When NOT to Use This Framework
Thiel's framework has known limitations. Flag these if relevant:
- Physical goods without tech leverage — Marginal costs don't approach zero. Network effects are weak or absent. Use Porter's Five Forces instead.
- Service businesses — Starbucks makes enormous profits in a competitive market through brand and experience, not monopoly. Thiel's framework would incorrectly predict this can't work.
- Creative industries — "10x better" is not a coherent concept for music, film, or art. Network effects exist at the platform layer, not content layer.
- Outside US tech ecosystem — The framework depends on risk capital, talent density, and a permissive regulatory environment.
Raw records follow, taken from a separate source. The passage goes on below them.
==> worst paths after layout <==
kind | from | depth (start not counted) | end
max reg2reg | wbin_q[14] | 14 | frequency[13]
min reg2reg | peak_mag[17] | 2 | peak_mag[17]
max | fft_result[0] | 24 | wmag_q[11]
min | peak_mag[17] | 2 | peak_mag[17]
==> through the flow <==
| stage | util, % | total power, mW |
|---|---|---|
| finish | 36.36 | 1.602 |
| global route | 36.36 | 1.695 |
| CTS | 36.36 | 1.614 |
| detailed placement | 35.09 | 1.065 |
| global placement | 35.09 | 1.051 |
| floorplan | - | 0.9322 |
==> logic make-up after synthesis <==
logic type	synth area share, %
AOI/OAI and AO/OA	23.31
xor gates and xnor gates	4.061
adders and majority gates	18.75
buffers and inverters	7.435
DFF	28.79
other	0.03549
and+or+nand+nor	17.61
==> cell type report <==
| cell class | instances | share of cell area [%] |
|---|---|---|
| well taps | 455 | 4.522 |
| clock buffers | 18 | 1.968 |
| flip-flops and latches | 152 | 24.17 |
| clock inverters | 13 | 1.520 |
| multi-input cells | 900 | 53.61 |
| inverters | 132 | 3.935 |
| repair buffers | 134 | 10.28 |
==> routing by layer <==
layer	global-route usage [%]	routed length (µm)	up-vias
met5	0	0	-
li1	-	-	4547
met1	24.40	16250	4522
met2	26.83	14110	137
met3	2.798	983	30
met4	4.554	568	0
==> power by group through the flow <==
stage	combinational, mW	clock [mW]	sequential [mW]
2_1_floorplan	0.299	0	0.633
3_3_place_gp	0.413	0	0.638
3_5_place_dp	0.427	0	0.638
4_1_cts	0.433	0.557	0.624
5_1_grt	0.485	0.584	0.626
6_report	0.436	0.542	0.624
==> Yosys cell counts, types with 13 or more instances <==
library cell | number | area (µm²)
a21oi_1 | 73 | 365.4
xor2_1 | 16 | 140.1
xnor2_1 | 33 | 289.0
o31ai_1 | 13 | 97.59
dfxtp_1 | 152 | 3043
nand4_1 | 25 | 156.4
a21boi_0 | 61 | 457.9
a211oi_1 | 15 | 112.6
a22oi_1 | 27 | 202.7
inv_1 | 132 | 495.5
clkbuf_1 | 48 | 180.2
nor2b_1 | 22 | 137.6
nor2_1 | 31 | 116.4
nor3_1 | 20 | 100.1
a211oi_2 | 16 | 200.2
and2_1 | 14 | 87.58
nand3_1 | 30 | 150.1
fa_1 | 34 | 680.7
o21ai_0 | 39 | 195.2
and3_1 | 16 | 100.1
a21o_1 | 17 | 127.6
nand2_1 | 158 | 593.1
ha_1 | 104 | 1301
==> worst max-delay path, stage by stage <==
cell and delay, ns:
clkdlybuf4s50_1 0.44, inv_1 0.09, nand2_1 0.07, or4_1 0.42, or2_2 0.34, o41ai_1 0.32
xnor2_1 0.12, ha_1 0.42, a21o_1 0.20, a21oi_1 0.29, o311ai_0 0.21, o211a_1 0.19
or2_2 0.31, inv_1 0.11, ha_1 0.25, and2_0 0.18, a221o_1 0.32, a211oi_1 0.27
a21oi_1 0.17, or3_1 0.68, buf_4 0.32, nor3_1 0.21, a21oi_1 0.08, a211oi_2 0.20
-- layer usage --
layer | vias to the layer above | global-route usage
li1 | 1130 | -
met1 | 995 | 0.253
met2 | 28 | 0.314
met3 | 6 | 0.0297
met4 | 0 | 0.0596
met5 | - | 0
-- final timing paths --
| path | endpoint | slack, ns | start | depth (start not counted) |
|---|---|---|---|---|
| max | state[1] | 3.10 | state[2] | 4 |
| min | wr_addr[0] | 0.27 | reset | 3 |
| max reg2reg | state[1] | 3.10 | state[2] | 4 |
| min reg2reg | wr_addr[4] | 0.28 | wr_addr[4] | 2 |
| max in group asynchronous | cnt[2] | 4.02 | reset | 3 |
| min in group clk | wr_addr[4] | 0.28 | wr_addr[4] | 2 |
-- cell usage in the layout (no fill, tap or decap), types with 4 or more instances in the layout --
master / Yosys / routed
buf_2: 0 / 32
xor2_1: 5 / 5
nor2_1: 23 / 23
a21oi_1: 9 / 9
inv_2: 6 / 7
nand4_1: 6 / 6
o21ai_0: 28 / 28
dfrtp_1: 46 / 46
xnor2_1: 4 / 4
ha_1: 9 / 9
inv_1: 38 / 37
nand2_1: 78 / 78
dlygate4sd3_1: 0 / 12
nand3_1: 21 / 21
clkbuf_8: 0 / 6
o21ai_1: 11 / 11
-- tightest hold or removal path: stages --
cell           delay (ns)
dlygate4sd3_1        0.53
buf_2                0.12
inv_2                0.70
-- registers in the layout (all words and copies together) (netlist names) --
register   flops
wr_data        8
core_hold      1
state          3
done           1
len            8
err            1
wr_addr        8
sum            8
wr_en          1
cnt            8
- Incremental improvements to existing categories — Thiel explicitly rejects 1-to-n thinking. If the venture is making something 2x better, this framework will always say COMPETITIVE, even if the business could be quite profitable.
- The contrarian trap — Being contrarian is not the same as being right. Thiel's own hedge fund (Clarium Capital) lost 90% of its value on concentrated contrarian bets. The framework creates conviction but not necessarily accuracy.
Important Notes
- Cost: This skill spawns 5 agents. It's expensive. Worth it for serious monopoly evaluation, not for casual brainstorming (use /office-hours for that).
- Sonnet for teammates, Opus for synthesis: The lead handles the monopoly potential assessment and final verdict — that's where deep reasoning matters.
- No team? No problem: If teams aren't enabled, run 5 sequential background agents and collect results. Same analysis, just no cross-talk.
- Pair with other skills:
- Run /office-hours first to refine the idea
- Run /munger for Munger's lattice (complementary — Munger evaluates moat durability; Thiel evaluates monopoly creation potential)
- Run /thiel to evaluate monopoly potential
- A Munger "IN" + Thiel "MONOPOLY" = very strong signal
- A Munger "IN" + Thiel "COMPETITIVE" = good business, not a venture outcome
- A Thiel "MONOPOLY" + Munger "OUT" = potential monopoly but poor fundamentals
- Thiel vs Munger: key difference: Munger evaluates EXISTING businesses for durable moats. Thiel evaluates NEW ventures for monopoly creation potential. They answer different questions. Use both for the full picture.